▶ **What to work on**
All that should be output is the block of lines below from the line with "memories = 1" to the line with "row1 = tiny_alu_pipe, 519, 2432.3, 1, 5455.2", both included, exactly as written.

▶ **Material for this exercise**
───
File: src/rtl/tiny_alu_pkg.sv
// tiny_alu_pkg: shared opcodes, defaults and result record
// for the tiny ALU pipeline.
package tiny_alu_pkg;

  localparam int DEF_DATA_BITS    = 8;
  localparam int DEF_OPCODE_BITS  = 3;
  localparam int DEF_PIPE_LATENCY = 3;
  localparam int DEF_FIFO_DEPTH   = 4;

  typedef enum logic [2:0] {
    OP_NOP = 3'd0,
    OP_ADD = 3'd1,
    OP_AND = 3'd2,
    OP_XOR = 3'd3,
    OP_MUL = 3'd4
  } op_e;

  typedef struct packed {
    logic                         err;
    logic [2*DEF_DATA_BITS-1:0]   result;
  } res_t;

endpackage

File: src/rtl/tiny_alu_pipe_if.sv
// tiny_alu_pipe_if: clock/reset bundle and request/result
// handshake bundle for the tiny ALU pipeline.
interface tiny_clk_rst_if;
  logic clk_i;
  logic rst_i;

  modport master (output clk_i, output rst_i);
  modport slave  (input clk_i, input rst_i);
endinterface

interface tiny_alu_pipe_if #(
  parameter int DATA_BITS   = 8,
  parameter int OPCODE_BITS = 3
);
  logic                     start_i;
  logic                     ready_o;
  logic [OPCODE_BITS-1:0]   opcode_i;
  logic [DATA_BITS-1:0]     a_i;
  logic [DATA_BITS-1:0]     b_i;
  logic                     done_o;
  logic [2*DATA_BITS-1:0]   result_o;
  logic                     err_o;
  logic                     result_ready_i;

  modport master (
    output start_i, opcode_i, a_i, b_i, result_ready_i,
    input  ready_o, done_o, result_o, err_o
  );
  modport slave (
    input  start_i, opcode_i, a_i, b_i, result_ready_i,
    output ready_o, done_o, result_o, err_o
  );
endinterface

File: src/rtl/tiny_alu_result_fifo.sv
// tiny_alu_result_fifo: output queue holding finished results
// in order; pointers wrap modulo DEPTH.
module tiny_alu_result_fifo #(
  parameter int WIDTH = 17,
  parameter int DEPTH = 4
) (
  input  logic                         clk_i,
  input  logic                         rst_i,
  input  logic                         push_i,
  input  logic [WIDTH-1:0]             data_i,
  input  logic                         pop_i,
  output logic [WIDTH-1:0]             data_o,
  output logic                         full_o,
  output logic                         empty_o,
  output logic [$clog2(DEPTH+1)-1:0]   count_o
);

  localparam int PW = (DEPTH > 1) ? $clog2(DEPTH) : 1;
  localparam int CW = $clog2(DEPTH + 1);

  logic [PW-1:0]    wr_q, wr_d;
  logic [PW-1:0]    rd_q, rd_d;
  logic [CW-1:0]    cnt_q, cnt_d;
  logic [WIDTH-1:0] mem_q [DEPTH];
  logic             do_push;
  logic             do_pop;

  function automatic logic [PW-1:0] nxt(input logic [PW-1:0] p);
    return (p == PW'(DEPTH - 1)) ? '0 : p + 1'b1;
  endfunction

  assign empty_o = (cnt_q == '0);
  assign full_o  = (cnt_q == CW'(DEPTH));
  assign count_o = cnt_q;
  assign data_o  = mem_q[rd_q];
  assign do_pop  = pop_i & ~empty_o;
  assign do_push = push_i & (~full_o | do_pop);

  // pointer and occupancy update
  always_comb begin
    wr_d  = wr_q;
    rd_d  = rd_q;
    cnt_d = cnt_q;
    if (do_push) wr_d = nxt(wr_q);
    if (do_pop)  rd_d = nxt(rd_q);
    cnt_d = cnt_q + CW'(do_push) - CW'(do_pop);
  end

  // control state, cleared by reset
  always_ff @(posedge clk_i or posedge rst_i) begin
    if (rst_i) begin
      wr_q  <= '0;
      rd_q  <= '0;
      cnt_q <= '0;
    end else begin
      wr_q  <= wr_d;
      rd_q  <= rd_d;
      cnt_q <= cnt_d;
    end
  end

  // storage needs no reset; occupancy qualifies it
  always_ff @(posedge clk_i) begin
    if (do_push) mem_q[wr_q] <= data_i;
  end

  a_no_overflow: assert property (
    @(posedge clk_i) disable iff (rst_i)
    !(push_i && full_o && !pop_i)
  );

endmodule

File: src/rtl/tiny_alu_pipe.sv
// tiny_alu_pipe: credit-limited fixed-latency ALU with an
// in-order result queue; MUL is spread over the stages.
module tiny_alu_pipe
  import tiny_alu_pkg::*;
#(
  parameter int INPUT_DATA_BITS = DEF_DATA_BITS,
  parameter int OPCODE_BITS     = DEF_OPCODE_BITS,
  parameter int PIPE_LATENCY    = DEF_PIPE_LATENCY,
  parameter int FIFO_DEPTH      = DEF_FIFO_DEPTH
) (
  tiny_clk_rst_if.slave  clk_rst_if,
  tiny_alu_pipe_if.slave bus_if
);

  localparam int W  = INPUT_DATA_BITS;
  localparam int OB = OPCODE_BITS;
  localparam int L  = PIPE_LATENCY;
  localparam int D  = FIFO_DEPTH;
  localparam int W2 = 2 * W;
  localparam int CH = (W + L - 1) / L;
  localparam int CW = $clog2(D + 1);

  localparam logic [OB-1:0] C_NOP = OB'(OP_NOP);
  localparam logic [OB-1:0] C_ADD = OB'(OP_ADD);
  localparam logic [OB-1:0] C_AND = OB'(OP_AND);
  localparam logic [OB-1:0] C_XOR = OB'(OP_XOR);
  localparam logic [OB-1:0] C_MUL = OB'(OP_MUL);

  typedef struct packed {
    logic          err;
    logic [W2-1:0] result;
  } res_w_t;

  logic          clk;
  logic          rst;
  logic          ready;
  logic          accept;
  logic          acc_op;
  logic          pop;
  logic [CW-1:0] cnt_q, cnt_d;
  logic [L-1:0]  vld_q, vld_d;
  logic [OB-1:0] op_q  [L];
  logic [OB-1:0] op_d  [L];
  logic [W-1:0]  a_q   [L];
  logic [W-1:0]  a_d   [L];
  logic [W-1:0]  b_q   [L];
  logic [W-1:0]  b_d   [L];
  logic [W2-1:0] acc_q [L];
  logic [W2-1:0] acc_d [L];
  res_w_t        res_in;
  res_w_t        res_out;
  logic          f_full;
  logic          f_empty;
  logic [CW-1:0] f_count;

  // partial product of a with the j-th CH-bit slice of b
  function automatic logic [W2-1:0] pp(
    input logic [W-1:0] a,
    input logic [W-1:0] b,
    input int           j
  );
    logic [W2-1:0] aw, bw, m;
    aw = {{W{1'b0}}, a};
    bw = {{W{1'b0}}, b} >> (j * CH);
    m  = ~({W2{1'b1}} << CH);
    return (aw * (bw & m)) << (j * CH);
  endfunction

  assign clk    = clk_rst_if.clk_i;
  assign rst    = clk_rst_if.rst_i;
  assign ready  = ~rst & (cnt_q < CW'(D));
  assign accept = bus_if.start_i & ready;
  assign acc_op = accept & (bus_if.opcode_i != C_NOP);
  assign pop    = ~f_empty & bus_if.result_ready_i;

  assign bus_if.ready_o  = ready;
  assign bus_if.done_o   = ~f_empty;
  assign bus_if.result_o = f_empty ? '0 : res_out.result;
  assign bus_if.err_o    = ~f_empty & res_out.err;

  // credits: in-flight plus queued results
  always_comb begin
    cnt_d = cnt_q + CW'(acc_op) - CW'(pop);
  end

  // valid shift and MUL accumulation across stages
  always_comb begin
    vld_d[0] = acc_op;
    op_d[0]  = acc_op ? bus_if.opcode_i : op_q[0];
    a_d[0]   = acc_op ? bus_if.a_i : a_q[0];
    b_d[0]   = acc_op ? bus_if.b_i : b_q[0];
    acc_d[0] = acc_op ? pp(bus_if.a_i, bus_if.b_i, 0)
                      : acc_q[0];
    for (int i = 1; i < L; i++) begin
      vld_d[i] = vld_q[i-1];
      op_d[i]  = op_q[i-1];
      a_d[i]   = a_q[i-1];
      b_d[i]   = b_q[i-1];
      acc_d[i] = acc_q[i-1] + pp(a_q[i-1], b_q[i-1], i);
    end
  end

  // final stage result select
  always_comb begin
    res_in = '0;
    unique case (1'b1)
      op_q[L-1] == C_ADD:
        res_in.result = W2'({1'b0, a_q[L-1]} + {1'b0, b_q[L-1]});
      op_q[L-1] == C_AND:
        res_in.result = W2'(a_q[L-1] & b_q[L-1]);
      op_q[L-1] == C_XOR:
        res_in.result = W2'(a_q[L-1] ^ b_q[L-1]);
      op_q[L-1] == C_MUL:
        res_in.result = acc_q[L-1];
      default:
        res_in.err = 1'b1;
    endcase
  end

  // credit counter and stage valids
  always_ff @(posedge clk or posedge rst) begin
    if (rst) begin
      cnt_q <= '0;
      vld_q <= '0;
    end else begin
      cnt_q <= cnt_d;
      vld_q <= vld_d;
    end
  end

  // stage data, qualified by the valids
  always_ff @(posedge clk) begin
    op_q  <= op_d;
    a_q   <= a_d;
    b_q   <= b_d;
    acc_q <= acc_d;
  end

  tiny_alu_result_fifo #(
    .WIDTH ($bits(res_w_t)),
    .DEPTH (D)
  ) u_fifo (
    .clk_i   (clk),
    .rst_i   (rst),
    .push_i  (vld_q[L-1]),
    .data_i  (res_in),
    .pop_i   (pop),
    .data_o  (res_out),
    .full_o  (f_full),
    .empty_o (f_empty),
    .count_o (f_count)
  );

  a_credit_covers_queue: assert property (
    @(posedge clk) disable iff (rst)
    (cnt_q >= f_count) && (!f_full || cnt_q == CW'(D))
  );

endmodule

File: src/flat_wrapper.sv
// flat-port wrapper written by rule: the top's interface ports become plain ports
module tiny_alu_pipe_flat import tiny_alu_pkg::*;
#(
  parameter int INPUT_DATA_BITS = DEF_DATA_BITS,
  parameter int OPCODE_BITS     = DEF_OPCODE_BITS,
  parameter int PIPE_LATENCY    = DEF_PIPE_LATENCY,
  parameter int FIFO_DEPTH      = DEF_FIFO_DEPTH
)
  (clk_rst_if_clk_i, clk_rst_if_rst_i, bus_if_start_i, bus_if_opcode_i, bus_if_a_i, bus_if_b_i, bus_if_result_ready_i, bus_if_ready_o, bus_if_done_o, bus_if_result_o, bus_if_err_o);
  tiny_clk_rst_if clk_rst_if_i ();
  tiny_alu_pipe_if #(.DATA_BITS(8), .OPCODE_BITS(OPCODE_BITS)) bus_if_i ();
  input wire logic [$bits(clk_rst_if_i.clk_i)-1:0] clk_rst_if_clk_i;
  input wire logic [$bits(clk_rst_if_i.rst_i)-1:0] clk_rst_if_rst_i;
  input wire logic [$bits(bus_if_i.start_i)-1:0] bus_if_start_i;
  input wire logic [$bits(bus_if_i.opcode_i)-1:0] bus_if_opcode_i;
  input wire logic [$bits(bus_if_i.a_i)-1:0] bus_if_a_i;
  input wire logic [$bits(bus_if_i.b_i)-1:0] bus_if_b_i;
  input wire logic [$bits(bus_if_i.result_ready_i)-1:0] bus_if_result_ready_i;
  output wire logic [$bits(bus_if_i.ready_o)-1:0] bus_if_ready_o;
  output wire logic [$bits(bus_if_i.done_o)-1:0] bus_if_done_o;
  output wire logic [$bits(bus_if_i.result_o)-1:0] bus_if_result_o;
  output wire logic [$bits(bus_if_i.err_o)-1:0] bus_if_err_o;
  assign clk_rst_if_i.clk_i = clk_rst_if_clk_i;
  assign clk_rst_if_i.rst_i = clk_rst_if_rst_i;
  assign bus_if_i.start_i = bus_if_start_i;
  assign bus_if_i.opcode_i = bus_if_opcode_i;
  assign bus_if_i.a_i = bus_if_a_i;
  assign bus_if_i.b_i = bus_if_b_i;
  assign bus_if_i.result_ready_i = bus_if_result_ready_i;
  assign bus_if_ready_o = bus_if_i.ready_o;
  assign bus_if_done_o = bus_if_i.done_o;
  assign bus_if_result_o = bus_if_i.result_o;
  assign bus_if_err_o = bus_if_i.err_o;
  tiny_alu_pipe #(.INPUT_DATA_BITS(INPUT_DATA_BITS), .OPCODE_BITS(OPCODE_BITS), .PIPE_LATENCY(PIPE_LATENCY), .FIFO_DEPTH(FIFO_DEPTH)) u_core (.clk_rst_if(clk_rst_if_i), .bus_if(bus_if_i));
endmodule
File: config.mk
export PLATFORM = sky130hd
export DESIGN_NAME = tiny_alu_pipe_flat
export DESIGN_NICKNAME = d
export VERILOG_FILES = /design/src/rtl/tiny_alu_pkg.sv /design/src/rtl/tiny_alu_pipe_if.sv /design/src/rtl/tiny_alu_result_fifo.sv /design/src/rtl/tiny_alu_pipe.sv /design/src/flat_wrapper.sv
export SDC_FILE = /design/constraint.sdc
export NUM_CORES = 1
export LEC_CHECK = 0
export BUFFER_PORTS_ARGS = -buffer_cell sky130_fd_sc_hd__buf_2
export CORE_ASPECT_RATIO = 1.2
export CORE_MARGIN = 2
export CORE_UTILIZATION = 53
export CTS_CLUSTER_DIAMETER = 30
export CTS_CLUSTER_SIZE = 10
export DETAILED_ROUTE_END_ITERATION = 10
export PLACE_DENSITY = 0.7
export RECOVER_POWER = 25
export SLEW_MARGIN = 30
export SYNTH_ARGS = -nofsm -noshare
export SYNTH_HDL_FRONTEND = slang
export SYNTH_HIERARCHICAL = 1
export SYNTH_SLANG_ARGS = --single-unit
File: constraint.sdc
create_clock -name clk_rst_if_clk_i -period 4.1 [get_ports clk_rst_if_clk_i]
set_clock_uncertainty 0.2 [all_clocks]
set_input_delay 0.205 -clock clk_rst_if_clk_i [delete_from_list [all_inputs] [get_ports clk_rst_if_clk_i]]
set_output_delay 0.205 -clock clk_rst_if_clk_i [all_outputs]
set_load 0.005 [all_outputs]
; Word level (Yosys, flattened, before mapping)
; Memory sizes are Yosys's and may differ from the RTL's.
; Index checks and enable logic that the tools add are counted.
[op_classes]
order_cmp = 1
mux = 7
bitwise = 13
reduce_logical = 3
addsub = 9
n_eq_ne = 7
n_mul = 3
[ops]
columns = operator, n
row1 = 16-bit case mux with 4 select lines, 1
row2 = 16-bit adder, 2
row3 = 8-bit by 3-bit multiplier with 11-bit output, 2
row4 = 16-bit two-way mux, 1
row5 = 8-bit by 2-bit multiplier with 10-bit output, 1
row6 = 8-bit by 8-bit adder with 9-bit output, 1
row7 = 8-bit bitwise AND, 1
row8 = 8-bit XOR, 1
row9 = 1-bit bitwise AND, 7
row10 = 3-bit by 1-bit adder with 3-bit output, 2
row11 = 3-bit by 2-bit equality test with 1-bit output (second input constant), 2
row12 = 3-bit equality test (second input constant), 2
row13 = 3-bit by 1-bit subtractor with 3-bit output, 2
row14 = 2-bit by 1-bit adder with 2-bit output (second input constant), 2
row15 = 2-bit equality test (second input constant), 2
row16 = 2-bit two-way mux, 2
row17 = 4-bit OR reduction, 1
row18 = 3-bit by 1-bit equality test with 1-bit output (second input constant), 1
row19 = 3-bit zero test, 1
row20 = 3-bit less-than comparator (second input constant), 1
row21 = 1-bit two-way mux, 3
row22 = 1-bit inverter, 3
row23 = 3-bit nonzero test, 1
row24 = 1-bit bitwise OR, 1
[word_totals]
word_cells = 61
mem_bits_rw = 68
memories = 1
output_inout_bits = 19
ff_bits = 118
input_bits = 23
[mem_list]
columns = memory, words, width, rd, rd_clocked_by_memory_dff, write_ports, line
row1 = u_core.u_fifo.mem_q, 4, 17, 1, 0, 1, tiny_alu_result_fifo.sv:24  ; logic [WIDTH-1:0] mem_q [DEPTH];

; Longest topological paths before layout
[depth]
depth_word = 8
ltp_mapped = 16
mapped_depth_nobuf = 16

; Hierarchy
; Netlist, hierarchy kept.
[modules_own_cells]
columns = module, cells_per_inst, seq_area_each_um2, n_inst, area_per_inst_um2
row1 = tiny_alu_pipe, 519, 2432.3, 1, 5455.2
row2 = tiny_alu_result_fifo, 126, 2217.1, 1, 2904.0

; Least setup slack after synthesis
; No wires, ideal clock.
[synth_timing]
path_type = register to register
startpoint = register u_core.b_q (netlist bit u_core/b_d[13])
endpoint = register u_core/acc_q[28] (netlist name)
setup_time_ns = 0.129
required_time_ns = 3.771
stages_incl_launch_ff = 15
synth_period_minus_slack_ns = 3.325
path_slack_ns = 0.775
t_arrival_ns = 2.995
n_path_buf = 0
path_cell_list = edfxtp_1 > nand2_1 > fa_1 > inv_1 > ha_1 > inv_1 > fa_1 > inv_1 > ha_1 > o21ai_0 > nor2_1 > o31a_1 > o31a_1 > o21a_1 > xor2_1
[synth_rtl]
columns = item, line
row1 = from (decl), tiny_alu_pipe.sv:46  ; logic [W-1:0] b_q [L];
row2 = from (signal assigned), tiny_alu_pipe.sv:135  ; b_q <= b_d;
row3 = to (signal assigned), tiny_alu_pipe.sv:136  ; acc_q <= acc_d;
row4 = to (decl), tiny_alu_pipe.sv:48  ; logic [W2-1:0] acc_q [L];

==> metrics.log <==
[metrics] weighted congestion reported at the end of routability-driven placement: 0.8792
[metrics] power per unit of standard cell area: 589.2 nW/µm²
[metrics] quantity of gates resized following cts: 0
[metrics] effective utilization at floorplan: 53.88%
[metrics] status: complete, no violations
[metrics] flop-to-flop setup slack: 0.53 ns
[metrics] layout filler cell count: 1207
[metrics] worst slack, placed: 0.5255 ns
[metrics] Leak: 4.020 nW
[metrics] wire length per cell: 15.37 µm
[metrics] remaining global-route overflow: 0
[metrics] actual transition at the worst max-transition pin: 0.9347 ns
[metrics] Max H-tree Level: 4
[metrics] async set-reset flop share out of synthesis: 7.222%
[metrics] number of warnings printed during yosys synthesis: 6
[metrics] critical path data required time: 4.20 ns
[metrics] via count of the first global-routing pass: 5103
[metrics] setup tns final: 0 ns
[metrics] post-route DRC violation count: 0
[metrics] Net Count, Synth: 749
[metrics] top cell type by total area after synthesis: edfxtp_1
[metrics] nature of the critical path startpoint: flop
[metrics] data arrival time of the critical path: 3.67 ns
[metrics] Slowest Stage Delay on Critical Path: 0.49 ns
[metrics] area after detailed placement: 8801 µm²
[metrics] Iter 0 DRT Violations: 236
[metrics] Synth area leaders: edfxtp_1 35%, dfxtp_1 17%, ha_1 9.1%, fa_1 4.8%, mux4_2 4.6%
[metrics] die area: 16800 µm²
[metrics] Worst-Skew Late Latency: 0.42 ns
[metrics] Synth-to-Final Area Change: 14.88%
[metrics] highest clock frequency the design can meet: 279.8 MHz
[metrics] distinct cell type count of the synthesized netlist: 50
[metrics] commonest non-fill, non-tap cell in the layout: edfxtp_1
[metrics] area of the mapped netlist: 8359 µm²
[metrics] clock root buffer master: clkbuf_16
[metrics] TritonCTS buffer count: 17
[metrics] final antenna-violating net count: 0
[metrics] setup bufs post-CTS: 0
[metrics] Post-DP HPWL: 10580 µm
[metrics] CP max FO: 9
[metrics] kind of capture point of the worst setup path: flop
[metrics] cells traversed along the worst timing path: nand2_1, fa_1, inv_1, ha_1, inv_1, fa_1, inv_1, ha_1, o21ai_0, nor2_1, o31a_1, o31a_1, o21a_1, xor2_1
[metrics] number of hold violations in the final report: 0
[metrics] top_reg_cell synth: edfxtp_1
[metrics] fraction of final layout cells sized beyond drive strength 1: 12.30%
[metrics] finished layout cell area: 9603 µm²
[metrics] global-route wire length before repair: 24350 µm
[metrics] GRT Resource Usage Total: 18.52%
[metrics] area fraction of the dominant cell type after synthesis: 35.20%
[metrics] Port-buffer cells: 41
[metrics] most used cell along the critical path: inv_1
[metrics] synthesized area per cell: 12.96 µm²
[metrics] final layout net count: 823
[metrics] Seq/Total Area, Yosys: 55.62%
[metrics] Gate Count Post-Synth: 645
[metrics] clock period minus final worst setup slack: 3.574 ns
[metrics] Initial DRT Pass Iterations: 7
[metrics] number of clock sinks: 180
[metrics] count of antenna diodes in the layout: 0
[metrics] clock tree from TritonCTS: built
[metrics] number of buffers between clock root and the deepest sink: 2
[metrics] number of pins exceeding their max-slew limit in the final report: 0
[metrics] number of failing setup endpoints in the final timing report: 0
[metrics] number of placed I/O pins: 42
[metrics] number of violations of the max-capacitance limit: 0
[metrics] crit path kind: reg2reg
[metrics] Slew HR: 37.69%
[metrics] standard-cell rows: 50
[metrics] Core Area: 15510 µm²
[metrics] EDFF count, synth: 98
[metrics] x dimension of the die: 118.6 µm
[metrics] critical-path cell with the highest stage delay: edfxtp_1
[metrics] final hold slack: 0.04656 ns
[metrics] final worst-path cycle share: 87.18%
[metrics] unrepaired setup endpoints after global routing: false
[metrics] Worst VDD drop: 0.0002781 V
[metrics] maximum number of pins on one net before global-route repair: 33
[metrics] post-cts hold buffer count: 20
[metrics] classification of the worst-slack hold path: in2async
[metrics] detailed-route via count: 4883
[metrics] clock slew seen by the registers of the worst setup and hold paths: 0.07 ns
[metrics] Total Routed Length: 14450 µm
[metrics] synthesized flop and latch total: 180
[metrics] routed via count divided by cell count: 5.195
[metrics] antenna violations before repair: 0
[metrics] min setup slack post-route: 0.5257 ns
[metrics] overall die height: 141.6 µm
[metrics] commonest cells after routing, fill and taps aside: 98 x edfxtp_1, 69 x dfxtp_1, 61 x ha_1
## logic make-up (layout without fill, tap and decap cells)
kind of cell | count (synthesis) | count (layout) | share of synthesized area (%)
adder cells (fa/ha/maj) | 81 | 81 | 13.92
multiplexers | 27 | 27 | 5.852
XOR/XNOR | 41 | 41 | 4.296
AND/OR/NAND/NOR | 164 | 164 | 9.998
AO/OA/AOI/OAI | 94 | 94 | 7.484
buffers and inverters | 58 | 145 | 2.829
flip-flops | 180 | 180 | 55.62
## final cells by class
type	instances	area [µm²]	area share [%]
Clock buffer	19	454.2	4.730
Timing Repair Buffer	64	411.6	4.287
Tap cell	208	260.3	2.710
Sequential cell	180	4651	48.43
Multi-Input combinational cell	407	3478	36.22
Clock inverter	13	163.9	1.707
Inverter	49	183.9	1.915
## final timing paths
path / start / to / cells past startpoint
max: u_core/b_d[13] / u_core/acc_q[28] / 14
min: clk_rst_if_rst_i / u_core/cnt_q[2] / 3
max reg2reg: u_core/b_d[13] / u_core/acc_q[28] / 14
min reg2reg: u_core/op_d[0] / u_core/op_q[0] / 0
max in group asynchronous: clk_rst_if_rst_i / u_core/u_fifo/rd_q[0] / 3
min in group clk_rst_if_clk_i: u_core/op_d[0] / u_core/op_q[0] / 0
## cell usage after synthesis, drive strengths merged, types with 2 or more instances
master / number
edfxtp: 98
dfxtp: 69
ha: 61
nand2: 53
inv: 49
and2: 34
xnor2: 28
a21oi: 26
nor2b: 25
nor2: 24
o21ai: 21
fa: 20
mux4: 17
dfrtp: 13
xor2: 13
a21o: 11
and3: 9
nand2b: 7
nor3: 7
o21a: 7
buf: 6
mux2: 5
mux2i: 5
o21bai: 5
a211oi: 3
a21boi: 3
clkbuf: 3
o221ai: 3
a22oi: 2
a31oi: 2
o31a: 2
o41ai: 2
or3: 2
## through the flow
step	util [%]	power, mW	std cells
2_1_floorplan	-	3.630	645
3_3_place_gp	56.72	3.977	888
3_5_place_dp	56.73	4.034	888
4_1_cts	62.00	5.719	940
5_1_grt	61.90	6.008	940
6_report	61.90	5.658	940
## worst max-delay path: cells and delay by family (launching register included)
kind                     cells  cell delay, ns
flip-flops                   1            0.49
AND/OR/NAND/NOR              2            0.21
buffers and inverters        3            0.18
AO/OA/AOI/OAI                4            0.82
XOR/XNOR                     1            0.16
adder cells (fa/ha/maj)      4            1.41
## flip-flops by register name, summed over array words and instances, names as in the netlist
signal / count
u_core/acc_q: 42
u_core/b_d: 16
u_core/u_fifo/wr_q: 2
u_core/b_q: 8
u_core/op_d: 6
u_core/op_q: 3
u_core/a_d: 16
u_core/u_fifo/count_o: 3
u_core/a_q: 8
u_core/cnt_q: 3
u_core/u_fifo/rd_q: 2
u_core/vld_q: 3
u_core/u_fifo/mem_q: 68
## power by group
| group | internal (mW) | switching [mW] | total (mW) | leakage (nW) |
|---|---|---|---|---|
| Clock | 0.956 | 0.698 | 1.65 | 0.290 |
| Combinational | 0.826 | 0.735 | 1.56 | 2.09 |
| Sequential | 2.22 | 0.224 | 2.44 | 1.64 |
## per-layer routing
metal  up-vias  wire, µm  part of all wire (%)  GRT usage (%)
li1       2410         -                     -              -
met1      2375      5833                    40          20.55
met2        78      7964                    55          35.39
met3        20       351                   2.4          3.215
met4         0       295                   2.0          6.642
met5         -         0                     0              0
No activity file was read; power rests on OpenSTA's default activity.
───
▶ **The completed task**
memories = 1
output_inout_bits = 19
ff_bits = 118
input_bits = 23
[mem_list]
columns = memory, words, width, rd, rd_clocked_by_memory_dff, write_ports, line
row1 = u_core.u_fifo.mem_q, 4, 17, 1, 0, 1, tiny_alu_result_fifo.sv:24  ; logic [WIDTH-1:0] mem_q [DEPTH];

; Longest topological paths before layout
[depth]
depth_word = 8
ltp_mapped = 16
mapped_depth_nobuf = 16

; Hierarchy
; Netlist, hierarchy kept.
[modules_own_cells]
columns = module, cells_per_inst, seq_area_each_um2, n_inst, area_per_inst_um2
row1 = tiny_alu_pipe, 519, 2432.3, 1, 5455.2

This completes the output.